Erik Su, MD
Assistant Professor
Baylor College of Medicine at Texas Children's Hospital
Houston, Texas
Disclosure information not submitted.
Paul Dahm, MD, MS
Assistant Professor
University of Texas Health Science Center At Houston, United States
Disclosure information not submitted.
Title: Patterns Of Pediatric Critical Care Transport and Injury During the Coronavirus-19 Pandemic
Introduction: The coronavirus-19 pandemic has wrought significant challenges and changes to healthcare delivery nationally. This study sought to examine trends in pediatric transport during the pandemic as minors experienced unprecedented challenges during restrictions initiated during this time; direct effect of coronavirus disease and MIS-C, social distancing effects on both school and extracurricular exposures, and alterations in home life due to other social stressors. This retrospective analysis sought to characterize these changes at a tertiary pediatric referral center and the busiest pediatric trauma center in the United States. This analysis was performed examining the period of 3/2020-21 and comparing it to two previous years’ data for significant differences in admission diagnosis patterns.

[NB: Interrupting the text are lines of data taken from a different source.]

This design comes from an exercise in tuning for small area, a short achievable clock period and few clock cycles on the open sky130 flow, not from production work.
Function was checked by simulation only, so behaviour that the tests miss may differ from the original.

==> run a: inputs <==
## coat_rs_dec
module coat_rs_dec (
    input  wire         clk,
    input  wire         rst,           
    input  wire         in_valid,
    output wire         in_ready,
    input  wire         in_profile,    
    input  wire [639:0] in_word,       
    output wire         out_valid,
    output wire [1:0]   out_status,    
    output wire [639:0] out_word,
    output wire [3:0]   out_nsym,      
    output wire         out_dev_valid,
    output wire [3:0]   out_dev
);
make LEC_CHECK=0 CAP_MARGIN=30 CORE_MARGIN=2 CORE_UTILIZATION=35 PLACE_DENSITY=0.55 SETUP_SLACK_MARGIN=5.0 SLEW_MARGIN=30 TNS_END_PERCENT=10 finish   # period 9.0 ns
run.sh (not shown) runs the stock make flow with config.mk's settings and CLKGATE_MAP_FILE= SYNTH_SCRIPT=/design/flow/synth_recipe.tcl, a recipe that flattens the netlist after the stock synthesis.
==> run b (differences from run a) <==
--- a/flow/design.v
+++ b/flow/design.v
@@ -3,17 +3,17 @@
     input  wire         rst,           
     input  wire         in_valid,
     output wire         in_ready,
     input  wire         in_profile,    
     input  wire [639:0] in_word,       
     output wire         out_valid,
-    output wire [1:0]   out_status,    
+    output reg  [1:0]   out_status,    
     output wire [639:0] out_word,
-    output wire [3:0]   out_nsym,      
+    output reg  [3:0]   out_nsym,      
     output wire         out_dev_valid,
-    output wire [3:0]   out_dev
+    output reg  [3:0]   out_dev
 );
     function [7:0] gf_mul;
         input [7:0] a;
         input [7:0] b;
         integer i;
         reg [7:0] p;
@@ -25,68 +25,12 @@
                 if (b[i]) p = p ^ aa;
                 aa = {aa[6:0], 1'b0} ^ (aa[7] ? 8'h1d : 8'h00);
             end
             gf_mul = p;
         end
     endfunction
-    function [3:0] g16;
-        input [3:0] a;
-        input [3:0] b;
-        integer i;
-        reg [6:0] p;
-        begin
-            p = 7'd0;
-            for (i = 0; i < 4; i = i + 1)
-                if (b[i]) p = p ^ ({3'b000, a} << i);
-            for (i = 6; i > 3; i = i - 1)
-                if (p[i]) p = p ^ (7'h13 << (i - 4));
-            g16 = p[3:0];
-        end
-    endfunction
-    function [7:0] cmul;
-        input [7:0] a;
-        input [7:0] b;
-        reg [3:0] h, m, l;
-        begin
-            h = g16(a[7:4], b[7:4]);
-            m = g16(a[7:4] ^ a[3:0], b[7:4] ^ b[3:0]);
-            l = g16(a[3:0], b[3:0]);
-            cmul = {m ^ l, l ^ g16(h, 4'h8)};
-        end
-    endfunction
-    function [7:0] cmul2;
-        input [7:0] a;
-        input [7:0] b;
-        input [7:0] c;
-        input [7:0] d;
-        reg [3:0] h, m, l;
-        begin
-            h = g16(a[7:4], b[7:4]) ^ g16(c[7:4], d[7:4]);
-            m = g16(a[7:4] ^ a[3:0], b[7:4] ^ b[3:0]) ^ g16(c[7:4] ^ c[3:0], d[7:4] ^ d[3:0]);
-            l = g16(a[3:0], b[3:0]) ^ g16(c[3:0], d[3:0]);
-            cmul2 = {m ^ l, l ^ g16(h, 4'h8)};
-        end
-    endfunction
-    function [7:0] phi;
-        input [7:0] a;
-        begin
-            phi = (a[0] ? 8'h01 : 8'h00) ^ (a[1] ? 8'h21 : 8'h00) ^
-                  (a[2] ? 8'h47 : 8'h00) ^ (a[3] ? 8'h2b : 8'h00) ^
-                  (a[4] ? 8'h3d : 8'h00) ^ (a[5] ? 8'hc8 : 8'h00) ^
-                  (a[6] ? 8'h4f : 8'h00) ^ (a[7] ? 8'h13 : 8'h00);
-        end
-    endfunction
-    function [7:0] phinv;
-        input [7:0] a;
-        begin
-            phinv = (a[0] ? 8'h01 : 8'h00) ^ (a[1] ? 8'h4e : 8'h00) ^
-                    (a[2] ? 8'h99 : 8'h00) ^ (a[3] ? 8'h44 : 8'h00) ^
-                    (a[4] ? 8'hcf : 8'h00) ^ (a[5] ? 8'h03 : 8'h00) ^
-                    (a[6] ? 8'hd2 : 8'h00) ^ (a[7] ? 8'hb6 : 8'h00);
-        end
-    endfunction
     function [7:0] gf_pow;
         input integer n;
         integer i, e;
         reg [7:0] p;
         begin
             e = n % 255;
@@ -470,13 +414,13 @@
         input [127:0] s;
         input         p;
         input         a;
         input integer i;
         begin
             if (i < 16 && (!p || i < 8))
-                ri_init = phi(s[8*i +: 8] ^ (a ? 8'h00 : mask_syn(p, i[3:0])));
+                ri_init = s[8*i +: 8] ^ (a ? 8'h00 : mask_syn(p, i[3:0]));
             else if (i == (p ? 12 : 24))
                 ri_init = 8'h01;
             else
                 ri_init = 8'h00;
         end
     endfunction
@@ -485,23 +429,23 @@
             for (gi = 0; gi < NPE; gi = gi + 1) begin : g_pe
                 if (gi == NPE - 1) begin : g_top
                     assign dup[gm][gi] = 8'h00;
                 end else begin : g_mid
                     assign dup[gm][gi] = dl[gm][gi + 1];
                 end
-                assign nd[gm][gi] = cmul2(gmm[gm], dup[gm][gi], dl[gm][0], th[gm][gi]);
+                assign nd[gm][gi] = gf_mul(gmm[gm], dup[gm][gi]) ^ gf_mul(dl[gm][0], th[gm][gi]);
             end
             assign bgrow[gm] = (dl[gm][0] != 8'h00) && ({bln[gm], 1'b0} <= {2'b00, br});
         end
     endgenerate
     always @(*) begin
         for (d = 0; d < 2; d = d + 1) begin
             for (q = 0; q < 9; q = q + 1)
-                b_lam[d][8*q +: 8] = phinv(pb ? ((q <= 4) ? dl[d][4 + q] : 8'h00) : dl[d][8 + q]);
+                b_lam[d][8*q +: 8] = pb ? ((q <= 4) ? dl[d][4 + q] : 8'h00) : dl[d][8 + q];
             for (q = 0; q < 8; q = q + 1)
-                b_om[d][8*q +: 8] = phinv((pb && q >= 4) ? 8'h00 : dl[d][q]);
+                b_om[d][8*q +: 8] = (pb && q >= 4) ? 8'h00 : dl[d][q];
         end
     end
     localparam [2:0] C_IDLE = 3'd0, C_P1 = 3'd1, C_UNDO = 3'd2, C_PP = 3'd3, C_OUT = 3'd4;
     reg  [2:0]   cs;
     reg  [3:0]   cc;
     reg  [639:0] wc;
@@ -593,13 +537,13 @@
             qomn   <= b_om[1];
             qlenn  <= lenn_b;
         end
     end
     wire       dev_hit  = f2v && (f2r != 8'd0) && (cs == C_P1);
     wire [3:0] dev_now  = cyc_dev(pc, f2c);
-    wire       mism_now = mism || (dev_hit && seen && (dev_h != dev_now));
+    wire       mism_now = mism || (dev_hit && seen && (out_dev != dev_now));
     reg        va_n, adone_n;
     reg  [1:0] bs_n;
     reg        qv_n;
     reg  [2:0] cs_n;
     always @(*) begin
         va_n    = rst ? 1'b0 : (a_take ? in_valid : va);
@@ -631,47 +575,25 @@
         endcase
         if (qc_x) cs_n = (qclean || qfar) ? C_OUT : C_P1;
         if (rst) cs_n = C_IDLE;
     end
     wire c_free_n = (cs_n == C_IDLE) || (cs_n == C_OUT);
     wire b_free_n = (bs_n == B_IDLE) || (((bs_n == B_DONE) || (bs_n == B_CLEAN)) && (!qv_n || c_free_n));
-    reg        in_ready_r, out_valid_r, out_dev_valid_r;
-    reg  [1:0] out_status_r;
-    reg  [3:0] out_nsym_r, out_dev_r;
-    reg  [3:0] dev_h;              
+    reg in_ready_r, out_valid_r, out_dev_valid_r;
     assign in_ready      = in_ready_r;
     assign out_valid     = out_valid_r;
     assign out_dev_valid = out_dev_valid_r;
-    assign out_status    = out_status_r;
-    assign out_nsym      = out_nsym_r;
-    assign out_dev       = out_dev_r;
     assign out_word      = wc;
     always @(posedge clk) begin
         va          <= va_n;
         adone       <= adone_n;
         bs          <= bs_n;
         qv          <= qv_n;
         cs          <= cs_n;
         in_ready_r  <= !va_n || (adone_n && b_free_n);
         out_valid_r <= (cs_n == C_OUT);
-        if (qc_x) begin
-            out_status_r <= qclean ? 2'd0 : 2'd3;
-            out_nsym_r   <= 4'd0;
-        end else if (okp) begin
-            out_status_r <= 2'd2;
-            out_nsym_r   <= cntp;
-        end else if (okn && cs == C_P1) begin
-            out_status_r <= 2'd1;
-            out_nsym_r   <= cntn;
-        end else begin
-            out_status_r <= 2'd3;
-            out_nsym_r   <= 4'd0;
-        end
-        out_dev_valid_r <= !qc_x && (cs == C_P1) && !okp && okn && !pc &&
-                           (cntn >= 4'd3) && !mism_now;
-        out_dev_r       <= seen ? dev_h : dev_now;
     end
     always @(posedge clk) begin
         if (a_take) begin
             wa         <= in_word;
             pa         <= in_profile;
             {ahi, alo} <= chunk(in_word, in_profile, 3'd0);
@@ -737,13 +659,13 @@
         if (rv) begin
             cntp <= cntp + pop8(rr0);
             cntn <= cntn + pop8(rr1);
         end
         if (dev_hit) begin
             seen <= 1'b1;
-            if (!seen) dev_h <= dev_now;
+            if (!seen) out_dev <= dev_now;
         end
         mism <= mism_now;
         if (qc_x) begin
             pc    <= qp;
             clamp <= qlamp;
             comp  <= qomp;
@@ -757,14 +679,27 @@
             wnen  <= (qlenn <= (qp ? 5'd4 : 5'd8));
             cntp  <= 4'd0;
             cntn  <= 4'd0;
             cc    <= 4'd0;
             mism  <= 1'b0;
             seen  <= 1'b0;
+            out_dev_valid_r <= 1'b0;
+            out_status <= qclean ? 2'd0 : 2'd3;
+            out_nsym   <= 4'd0;
         end else if (cc == 4'd11 && (cs == C_P1 || cs == C_UNDO)) begin
             cc <= 4'd0;
+            if (cs == C_P1) begin
+                if (okp) begin
+                    out_status <= 2'd2;
+                    out_nsym   <= cntp;
+                end else if (okn) begin
+                    out_status <= 2'd1;
+                    out_nsym   <= cntn;
+                    out_dev_valid_r <= !pc && (cntn >= 4'd3) && !mism_now;
+                end
+            end
             if (cs_n == C_UNDO) begin
                 e1 <= clamn;
                 e2 <= {8'h00, comn};
             end else begin
                 e1 <= clamp;
                 e2 <= {8'h00, comp};
@@ -773,12 +708,15 @@
     end
     generate
         for (gb = 0; gb < 80; gb = gb + 1) begin : g_wc
             localparam [3:0] CR = byte_cyc(1'b0, gb);
             localparam [3:0] CS = byte_cyc(1'b1, gb);
             wire hit = f2v && f2r[gb % 8] && (f2c == (pc ? CS : CR));
-            always @(posedge clk)
-                wc[8*gb +: 8] <= qc_x ? qw[8*gb +: 8]
-                                      : (wc[8*gb +: 8] ^ (fe[8*(gb % 8) +: 8] & {8{hit}}));
+            always @(posedge clk) begin
+                if (qc_x)
+                    wc[8*gb +: 8] <= qw[8*gb +: 8];
+                else if (hit)
+                    wc[8*gb +: 8] <= wc[8*gb +: 8] ^ fe[8*(gb % 8) +: 8];
+            end
         end
     endgenerate
 endmodule
CAP_MARGIN = 20   (was 30)
SLEW_MARGIN = 20   (was 30)
TNS_END_PERCENT = not set   (was 10)
==> notes <==
Run b completed and failed the layout checks on max-capacitance violations, max-slew violations. Run a passed the timing, design-rule and antenna checks. Area after synthesis: run b is larger than run a (about 4.7%). In run b the global-route usage is higher than in run a, by 2.1 points. Sequential share of layout area is about the same in run a and run b. Against run a, the first-iteration DRC count of run b is higher by about 15%. In run b the synthesized cell count is higher than in run a, by about 2%. Against run a, the critical path depth of run b is lower by 2.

Methods: A 4-year database of pediatric critical care transport records of patients over the age of 10 was compared between the 3/2018-20 and 3/2020-6/2021 with the latter representing the time frame in which coronavirus-19 restrictions were most present. Patients presenting with injuries resulting in critical care transport were grouped and compared to other transports using chi-square test. Injuries were classified as patients presenting with trauma or burns, toxic ingestion, and drowning.
Results: Four hundred ninety-five patients over the age of 10y were transported by the pediatric critical care transport team during the period observed, of these 230 were transported in the period between 3/2020-6/2021, compared to 265 total in previous years. 66 (25%) of these patients were transported for injuries compared to 65 (28%) for the 2 years prior, a nonsignificant difference (p = 0.41). Infectious and respiratory distress diagnoses were significantly higher in the earlier epoch with 68 (26%) patients compared to 37 (16%) in the later epoch (p = 0.02).
Conclusion: The data reveal that total transfers and transfers for injuries in children over the age of 10y did not change during the coronavirus-19 pandemic despite concerns that social restrictions would lead to more injury issues from harm for children. A significant and proportionally greater decrease in transfers for infection and respiratory distress was noted and follow-up analyses of later epochs are being conducted.